Collection entries:
═══
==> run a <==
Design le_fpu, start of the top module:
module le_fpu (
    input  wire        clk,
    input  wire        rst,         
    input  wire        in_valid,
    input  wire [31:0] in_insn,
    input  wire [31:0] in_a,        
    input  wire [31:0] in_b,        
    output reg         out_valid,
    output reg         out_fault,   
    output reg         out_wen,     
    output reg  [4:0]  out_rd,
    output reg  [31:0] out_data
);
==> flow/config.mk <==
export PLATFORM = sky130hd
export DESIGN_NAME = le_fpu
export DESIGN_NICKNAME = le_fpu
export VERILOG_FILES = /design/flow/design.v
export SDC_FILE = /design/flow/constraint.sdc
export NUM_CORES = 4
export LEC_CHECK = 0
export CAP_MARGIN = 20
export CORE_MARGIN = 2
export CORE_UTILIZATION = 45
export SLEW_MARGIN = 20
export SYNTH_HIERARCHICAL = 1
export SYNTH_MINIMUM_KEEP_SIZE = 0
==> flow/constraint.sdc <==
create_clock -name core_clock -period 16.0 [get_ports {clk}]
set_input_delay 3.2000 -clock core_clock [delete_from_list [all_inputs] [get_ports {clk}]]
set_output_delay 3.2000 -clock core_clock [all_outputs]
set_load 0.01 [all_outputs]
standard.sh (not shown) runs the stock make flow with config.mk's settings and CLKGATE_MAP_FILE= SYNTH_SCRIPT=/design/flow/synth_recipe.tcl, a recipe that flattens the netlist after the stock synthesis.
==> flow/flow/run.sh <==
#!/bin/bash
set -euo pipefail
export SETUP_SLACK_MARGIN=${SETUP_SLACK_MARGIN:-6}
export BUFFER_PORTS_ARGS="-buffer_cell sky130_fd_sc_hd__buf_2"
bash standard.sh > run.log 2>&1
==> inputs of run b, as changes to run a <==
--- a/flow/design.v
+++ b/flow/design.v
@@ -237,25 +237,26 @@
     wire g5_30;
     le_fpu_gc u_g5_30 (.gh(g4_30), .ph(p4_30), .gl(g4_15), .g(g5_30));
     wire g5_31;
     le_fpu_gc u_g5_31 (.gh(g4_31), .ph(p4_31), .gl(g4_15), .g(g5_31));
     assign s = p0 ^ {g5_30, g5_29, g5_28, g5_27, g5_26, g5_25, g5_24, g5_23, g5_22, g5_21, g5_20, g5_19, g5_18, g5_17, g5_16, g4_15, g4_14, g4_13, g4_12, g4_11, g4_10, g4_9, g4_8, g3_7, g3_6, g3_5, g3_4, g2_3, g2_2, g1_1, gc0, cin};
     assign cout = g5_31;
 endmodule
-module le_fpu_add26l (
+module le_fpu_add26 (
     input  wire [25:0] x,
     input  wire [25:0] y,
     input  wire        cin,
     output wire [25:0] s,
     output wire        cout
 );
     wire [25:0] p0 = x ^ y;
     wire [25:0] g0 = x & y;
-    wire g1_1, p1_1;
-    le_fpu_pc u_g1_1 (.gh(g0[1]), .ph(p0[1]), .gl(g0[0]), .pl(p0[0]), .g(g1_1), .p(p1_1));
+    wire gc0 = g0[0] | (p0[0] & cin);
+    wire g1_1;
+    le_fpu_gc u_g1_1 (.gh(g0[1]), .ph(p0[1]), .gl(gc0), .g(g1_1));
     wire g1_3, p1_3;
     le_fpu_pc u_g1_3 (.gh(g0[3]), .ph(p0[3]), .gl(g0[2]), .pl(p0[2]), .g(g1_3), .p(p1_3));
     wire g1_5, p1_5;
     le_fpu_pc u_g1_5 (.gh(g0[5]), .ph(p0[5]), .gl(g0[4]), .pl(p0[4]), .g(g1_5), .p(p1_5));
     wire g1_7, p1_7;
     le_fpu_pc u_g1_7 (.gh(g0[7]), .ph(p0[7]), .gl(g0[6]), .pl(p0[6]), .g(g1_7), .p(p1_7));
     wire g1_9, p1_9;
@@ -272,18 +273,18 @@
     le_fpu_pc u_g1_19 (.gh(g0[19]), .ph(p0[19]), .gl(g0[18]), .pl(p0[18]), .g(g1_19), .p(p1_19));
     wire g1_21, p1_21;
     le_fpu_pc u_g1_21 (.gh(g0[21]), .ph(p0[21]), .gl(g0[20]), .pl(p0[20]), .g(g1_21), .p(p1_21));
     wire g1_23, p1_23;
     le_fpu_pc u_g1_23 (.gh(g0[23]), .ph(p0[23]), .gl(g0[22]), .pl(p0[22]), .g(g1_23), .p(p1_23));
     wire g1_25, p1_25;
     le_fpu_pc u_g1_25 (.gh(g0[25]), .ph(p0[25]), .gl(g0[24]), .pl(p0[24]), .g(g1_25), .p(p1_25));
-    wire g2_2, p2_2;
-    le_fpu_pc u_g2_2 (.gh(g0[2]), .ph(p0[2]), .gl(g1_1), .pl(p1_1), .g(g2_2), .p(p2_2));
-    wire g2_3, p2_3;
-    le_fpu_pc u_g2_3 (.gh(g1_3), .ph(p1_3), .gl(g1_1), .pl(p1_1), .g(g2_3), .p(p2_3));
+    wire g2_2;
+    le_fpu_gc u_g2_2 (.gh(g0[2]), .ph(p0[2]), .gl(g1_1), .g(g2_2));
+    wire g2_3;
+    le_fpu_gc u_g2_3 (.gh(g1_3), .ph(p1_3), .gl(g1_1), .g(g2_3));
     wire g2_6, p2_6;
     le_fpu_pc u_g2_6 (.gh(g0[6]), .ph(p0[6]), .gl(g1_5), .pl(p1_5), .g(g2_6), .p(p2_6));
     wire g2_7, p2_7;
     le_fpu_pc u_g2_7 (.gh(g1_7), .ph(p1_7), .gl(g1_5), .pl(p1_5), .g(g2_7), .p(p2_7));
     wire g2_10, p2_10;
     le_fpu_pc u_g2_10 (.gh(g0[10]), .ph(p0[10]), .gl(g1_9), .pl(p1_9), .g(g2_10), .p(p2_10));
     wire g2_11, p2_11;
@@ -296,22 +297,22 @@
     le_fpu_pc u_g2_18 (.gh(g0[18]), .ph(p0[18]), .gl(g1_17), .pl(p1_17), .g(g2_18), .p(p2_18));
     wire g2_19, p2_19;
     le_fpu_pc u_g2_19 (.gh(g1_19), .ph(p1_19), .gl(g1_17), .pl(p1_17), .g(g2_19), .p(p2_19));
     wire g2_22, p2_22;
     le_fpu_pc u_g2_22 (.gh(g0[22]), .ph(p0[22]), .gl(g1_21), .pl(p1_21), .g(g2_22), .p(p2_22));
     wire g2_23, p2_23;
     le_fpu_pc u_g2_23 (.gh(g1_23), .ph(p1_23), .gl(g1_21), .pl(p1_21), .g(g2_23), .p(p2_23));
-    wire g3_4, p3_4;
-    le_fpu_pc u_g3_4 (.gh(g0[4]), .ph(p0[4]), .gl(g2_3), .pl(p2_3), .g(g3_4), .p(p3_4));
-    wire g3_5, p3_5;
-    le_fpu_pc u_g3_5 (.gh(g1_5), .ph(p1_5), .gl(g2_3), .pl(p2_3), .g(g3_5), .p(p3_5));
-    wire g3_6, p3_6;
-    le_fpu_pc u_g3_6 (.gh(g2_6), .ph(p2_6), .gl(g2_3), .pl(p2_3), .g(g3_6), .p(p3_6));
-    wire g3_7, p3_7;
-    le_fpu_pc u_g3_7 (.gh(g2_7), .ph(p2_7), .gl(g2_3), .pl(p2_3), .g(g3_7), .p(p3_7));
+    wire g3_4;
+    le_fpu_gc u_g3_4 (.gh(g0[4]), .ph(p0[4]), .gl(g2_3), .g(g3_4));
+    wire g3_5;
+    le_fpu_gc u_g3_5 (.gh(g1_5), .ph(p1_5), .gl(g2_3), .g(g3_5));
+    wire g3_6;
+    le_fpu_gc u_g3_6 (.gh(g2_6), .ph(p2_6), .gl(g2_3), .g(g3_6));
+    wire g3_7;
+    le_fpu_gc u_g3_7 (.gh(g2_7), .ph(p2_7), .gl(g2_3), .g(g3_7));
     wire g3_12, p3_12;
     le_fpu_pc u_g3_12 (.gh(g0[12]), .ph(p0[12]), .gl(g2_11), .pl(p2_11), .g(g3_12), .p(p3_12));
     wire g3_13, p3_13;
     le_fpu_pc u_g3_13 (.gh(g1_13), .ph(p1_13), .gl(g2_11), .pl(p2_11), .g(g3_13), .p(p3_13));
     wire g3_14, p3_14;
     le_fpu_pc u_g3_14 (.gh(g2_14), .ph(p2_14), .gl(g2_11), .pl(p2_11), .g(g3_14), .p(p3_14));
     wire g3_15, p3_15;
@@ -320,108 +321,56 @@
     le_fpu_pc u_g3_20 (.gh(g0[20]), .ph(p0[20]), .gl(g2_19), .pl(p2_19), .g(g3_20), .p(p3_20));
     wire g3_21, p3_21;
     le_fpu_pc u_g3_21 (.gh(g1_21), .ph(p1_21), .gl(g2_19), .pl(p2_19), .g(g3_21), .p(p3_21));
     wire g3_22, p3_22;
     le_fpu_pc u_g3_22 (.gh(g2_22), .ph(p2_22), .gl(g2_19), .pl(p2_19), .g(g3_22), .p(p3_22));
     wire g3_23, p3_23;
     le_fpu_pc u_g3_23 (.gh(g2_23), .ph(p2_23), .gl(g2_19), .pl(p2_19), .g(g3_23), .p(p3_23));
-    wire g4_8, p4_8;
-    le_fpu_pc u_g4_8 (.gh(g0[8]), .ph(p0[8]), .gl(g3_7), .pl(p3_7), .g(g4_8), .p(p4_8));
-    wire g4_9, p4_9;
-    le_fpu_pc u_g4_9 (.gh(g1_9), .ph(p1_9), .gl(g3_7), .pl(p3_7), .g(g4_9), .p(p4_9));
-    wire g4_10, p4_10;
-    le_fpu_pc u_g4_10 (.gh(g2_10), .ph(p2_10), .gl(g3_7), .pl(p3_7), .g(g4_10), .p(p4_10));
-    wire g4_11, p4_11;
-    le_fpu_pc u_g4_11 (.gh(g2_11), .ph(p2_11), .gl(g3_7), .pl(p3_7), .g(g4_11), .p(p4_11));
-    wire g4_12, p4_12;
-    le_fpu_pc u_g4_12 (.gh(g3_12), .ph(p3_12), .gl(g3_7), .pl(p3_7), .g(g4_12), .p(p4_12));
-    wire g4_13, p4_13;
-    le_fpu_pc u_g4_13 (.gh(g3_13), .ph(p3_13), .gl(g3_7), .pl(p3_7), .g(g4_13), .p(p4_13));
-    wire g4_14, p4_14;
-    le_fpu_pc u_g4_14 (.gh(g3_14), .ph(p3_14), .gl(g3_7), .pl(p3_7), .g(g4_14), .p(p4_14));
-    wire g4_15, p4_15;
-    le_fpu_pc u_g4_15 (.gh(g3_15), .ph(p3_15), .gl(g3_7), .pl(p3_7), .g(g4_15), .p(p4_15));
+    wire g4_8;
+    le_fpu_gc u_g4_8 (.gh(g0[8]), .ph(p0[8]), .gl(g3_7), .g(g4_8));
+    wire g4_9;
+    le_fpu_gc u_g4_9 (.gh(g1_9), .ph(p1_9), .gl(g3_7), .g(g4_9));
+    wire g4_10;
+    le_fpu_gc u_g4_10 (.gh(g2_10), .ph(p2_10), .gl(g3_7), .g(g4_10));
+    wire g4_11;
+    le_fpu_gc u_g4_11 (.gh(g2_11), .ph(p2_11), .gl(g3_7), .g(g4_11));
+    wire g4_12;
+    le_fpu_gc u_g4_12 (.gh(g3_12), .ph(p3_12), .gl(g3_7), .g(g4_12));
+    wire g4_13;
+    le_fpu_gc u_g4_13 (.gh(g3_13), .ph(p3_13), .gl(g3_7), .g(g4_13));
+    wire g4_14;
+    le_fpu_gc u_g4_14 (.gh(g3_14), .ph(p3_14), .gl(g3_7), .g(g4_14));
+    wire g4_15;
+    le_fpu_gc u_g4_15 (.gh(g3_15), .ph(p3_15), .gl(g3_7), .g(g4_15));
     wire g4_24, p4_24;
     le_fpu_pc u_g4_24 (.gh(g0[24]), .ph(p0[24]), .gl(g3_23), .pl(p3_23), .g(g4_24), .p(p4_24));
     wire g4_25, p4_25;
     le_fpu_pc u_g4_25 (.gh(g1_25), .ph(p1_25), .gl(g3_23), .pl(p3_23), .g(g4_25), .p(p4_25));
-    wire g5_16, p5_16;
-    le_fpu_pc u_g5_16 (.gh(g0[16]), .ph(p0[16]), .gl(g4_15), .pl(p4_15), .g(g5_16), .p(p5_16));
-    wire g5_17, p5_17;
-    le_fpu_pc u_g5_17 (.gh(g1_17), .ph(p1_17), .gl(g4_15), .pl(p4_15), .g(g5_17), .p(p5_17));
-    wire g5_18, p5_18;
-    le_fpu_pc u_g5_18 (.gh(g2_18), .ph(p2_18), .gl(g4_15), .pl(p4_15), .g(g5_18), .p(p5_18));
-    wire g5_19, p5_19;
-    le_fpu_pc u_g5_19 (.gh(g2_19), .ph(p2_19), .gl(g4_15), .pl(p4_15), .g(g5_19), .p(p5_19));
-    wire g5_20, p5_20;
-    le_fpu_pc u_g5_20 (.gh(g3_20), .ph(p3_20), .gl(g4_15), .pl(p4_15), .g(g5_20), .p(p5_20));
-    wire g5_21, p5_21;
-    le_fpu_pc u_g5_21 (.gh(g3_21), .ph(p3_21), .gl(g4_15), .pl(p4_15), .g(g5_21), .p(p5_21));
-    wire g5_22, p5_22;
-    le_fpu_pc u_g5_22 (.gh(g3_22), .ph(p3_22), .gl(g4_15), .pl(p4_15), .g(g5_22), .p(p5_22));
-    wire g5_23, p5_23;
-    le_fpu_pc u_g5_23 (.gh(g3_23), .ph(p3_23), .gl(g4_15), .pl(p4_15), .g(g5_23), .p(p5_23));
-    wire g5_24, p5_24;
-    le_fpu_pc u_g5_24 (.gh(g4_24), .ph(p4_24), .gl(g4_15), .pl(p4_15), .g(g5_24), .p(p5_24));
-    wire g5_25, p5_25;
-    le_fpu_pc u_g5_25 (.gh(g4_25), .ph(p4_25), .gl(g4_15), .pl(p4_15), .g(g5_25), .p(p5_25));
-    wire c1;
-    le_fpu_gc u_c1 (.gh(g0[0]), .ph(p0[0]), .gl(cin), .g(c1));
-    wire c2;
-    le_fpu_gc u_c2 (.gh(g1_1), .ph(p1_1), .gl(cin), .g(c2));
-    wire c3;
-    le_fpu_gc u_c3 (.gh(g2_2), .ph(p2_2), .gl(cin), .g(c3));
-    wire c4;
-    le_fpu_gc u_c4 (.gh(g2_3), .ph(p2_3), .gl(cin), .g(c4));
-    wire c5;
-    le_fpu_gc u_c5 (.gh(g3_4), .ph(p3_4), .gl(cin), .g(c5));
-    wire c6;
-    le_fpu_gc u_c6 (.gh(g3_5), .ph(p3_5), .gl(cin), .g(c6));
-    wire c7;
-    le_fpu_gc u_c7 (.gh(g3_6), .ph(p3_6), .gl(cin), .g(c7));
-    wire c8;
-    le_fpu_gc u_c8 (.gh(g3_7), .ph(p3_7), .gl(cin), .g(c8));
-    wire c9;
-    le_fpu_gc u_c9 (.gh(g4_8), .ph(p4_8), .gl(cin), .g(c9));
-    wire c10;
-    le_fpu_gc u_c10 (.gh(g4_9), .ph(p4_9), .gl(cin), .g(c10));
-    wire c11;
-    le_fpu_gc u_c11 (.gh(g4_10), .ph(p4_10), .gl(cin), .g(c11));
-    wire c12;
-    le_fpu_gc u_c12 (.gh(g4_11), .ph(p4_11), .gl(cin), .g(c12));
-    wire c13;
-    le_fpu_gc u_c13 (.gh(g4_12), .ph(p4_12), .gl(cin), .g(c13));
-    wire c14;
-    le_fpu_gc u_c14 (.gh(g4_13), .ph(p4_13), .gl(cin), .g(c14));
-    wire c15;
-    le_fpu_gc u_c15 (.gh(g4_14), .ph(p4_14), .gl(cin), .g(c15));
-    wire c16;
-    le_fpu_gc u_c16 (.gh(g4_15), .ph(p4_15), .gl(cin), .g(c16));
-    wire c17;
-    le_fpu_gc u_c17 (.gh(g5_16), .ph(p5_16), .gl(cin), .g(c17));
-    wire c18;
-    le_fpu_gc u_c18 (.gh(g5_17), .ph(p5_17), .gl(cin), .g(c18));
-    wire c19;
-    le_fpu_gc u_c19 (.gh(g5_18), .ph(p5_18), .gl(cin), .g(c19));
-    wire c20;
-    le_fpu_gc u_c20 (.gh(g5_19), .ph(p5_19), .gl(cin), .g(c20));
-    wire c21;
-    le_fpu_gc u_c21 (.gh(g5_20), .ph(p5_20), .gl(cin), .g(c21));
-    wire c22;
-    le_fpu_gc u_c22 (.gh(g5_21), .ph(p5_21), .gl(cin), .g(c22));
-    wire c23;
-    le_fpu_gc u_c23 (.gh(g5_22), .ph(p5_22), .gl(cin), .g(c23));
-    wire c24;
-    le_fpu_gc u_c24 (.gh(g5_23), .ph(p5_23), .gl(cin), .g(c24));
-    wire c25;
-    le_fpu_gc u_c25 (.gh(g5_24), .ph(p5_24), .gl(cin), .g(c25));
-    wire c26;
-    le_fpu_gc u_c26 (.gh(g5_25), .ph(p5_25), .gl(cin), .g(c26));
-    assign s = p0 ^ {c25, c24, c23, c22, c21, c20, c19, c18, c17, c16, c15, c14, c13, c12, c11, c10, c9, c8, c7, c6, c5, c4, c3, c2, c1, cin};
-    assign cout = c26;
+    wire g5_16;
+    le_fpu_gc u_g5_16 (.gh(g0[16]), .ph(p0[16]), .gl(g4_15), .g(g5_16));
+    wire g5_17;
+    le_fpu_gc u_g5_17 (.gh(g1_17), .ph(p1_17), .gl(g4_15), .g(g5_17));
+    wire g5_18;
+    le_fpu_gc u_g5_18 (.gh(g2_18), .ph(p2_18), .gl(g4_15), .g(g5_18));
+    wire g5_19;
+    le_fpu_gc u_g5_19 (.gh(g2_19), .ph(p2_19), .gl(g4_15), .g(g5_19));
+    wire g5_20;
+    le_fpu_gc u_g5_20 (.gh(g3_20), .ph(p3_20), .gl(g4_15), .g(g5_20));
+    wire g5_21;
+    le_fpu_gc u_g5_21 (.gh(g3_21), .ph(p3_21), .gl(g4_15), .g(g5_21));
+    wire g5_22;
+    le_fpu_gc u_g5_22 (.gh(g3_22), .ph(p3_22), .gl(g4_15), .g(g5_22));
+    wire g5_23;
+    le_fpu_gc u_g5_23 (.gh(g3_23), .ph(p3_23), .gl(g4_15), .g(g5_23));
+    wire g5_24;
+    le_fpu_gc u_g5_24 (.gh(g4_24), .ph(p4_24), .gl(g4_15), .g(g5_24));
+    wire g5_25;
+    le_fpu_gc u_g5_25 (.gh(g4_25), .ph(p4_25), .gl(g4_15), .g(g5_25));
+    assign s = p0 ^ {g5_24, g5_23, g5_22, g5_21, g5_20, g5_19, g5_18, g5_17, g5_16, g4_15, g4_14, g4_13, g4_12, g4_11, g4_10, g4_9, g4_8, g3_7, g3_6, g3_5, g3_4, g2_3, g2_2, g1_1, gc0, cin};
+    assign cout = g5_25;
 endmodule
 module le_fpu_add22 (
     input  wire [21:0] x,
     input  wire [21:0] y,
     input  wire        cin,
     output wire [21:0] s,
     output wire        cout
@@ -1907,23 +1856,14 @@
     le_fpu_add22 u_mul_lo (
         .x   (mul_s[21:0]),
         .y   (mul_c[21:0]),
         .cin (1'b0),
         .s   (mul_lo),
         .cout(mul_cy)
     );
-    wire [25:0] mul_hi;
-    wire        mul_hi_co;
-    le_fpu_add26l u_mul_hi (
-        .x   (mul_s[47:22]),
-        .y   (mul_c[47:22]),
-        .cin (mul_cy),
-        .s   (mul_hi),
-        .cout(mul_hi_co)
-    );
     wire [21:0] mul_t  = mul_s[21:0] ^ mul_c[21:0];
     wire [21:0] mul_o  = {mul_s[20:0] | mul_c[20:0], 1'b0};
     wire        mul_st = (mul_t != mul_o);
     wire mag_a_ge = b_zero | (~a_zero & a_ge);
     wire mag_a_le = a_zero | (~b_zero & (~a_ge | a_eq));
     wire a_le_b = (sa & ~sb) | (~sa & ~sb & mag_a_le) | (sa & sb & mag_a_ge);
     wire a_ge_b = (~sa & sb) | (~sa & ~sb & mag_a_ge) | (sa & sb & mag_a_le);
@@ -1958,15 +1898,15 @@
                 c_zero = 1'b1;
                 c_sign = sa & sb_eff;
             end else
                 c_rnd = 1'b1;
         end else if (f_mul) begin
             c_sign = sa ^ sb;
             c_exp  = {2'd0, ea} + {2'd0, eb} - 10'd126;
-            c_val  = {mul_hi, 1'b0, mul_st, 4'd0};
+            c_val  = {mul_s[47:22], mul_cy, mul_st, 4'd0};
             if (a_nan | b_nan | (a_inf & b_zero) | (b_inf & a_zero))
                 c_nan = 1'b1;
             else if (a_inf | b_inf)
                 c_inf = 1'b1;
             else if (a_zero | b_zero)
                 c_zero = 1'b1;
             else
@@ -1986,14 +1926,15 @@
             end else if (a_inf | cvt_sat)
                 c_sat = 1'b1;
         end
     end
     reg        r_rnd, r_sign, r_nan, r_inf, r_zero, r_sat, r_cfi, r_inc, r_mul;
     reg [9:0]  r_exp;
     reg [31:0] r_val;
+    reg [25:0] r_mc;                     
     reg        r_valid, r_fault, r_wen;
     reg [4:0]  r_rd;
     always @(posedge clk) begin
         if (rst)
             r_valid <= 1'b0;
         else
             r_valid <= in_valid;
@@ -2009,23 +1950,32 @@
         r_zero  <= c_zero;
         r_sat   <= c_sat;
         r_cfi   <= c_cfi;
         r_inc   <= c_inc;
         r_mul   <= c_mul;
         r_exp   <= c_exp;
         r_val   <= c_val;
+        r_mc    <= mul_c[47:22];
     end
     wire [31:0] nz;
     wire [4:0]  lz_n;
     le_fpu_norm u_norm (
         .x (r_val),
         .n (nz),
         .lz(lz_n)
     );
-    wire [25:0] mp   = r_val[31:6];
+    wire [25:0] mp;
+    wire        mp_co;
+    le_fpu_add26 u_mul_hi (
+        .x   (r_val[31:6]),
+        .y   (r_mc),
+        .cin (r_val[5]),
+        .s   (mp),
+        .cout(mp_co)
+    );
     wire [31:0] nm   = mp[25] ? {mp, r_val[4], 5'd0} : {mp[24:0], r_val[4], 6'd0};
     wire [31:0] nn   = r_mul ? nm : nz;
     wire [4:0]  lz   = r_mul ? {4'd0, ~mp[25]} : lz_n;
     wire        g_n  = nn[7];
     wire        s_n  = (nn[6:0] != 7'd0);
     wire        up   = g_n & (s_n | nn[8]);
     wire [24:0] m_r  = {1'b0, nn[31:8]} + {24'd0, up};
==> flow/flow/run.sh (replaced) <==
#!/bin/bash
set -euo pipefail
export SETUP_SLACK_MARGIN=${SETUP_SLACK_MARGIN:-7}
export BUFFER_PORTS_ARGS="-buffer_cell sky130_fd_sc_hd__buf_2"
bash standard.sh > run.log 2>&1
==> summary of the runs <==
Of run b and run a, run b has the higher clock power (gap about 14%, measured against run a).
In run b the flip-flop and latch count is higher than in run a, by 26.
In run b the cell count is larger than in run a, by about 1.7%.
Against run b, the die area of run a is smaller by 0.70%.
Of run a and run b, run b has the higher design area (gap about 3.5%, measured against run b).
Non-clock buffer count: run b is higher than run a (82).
═══
A word-for-word copy of the lines above from the one with "wire g2_22, p2_22;" through the one with "-320,108 +321,56 @@", inclusive, is the only output wanted.

     wire g2_22, p2_22;
     le_fpu_pc u_g2_22 (.gh(g0[22]), .ph(p0[22]), .gl(g1_21), .pl(p1_21), .g(g2_22), .p(p2_22));
     wire g2_23, p2_23;
     le_fpu_pc u_g2_23 (.gh(g1_23), .ph(p1_23), .gl(g1_21), .pl(p1_21), .g(g2_23), .p(p2_23));
-    wire g3_4, p3_4;
-    le_fpu_pc u_g3_4 (.gh(g0[4]), .ph(p0[4]), .gl(g2_3), .pl(p2_3), .g(g3_4), .p(p3_4));
-    wire g3_5, p3_5;
-    le_fpu_pc u_g3_5 (.gh(g1_5), .ph(p1_5), .gl(g2_3), .pl(p2_3), .g(g3_5), .p(p3_5));
-    wire g3_6, p3_6;
-    le_fpu_pc u_g3_6 (.gh(g2_6), .ph(p2_6), .gl(g2_3), .pl(p2_3), .g(g3_6), .p(p3_6));
-    wire g3_7, p3_7;
-    le_fpu_pc u_g3_7 (.gh(g2_7), .ph(p2_7), .gl(g2_3), .pl(p2_3), .g(g3_7), .p(p3_7));
+    wire g3_4;
+    le_fpu_gc u_g3_4 (.gh(g0[4]), .ph(p0[4]), .gl(g2_3), .g(g3_4));
+    wire g3_5;
+    le_fpu_gc u_g3_5 (.gh(g1_5), .ph(p1_5), .gl(g2_3), .g(g3_5));
+    wire g3_6;
+    le_fpu_gc u_g3_6 (.gh(g2_6), .ph(p2_6), .gl(g2_3), .g(g3_6));
+    wire g3_7;
+    le_fpu_gc u_g3_7 (.gh(g2_7), .ph(p2_7), .gl(g2_3), .g(g3_7));
     wire g3_12, p3_12;
     le_fpu_pc u_g3_12 (.gh(g0[12]), .ph(p0[12]), .gl(g2_11), .pl(p2_11), .g(g3_12), .p(p3_12));
     wire g3_13, p3_13;
     le_fpu_pc u_g3_13 (.gh(g1_13), .ph(p1_13), .gl(g2_11), .pl(p2_11), .g(g3_13), .p(p3_13));
     wire g3_14, p3_14;
     le_fpu_pc u_g3_14 (.gh(g2_14), .ph(p2_14), .gl(g2_11), .pl(p2_11), .g(g3_14), .p(p3_14));
     wire g3_15, p3_15;
@@ -320,108 +321,56 @@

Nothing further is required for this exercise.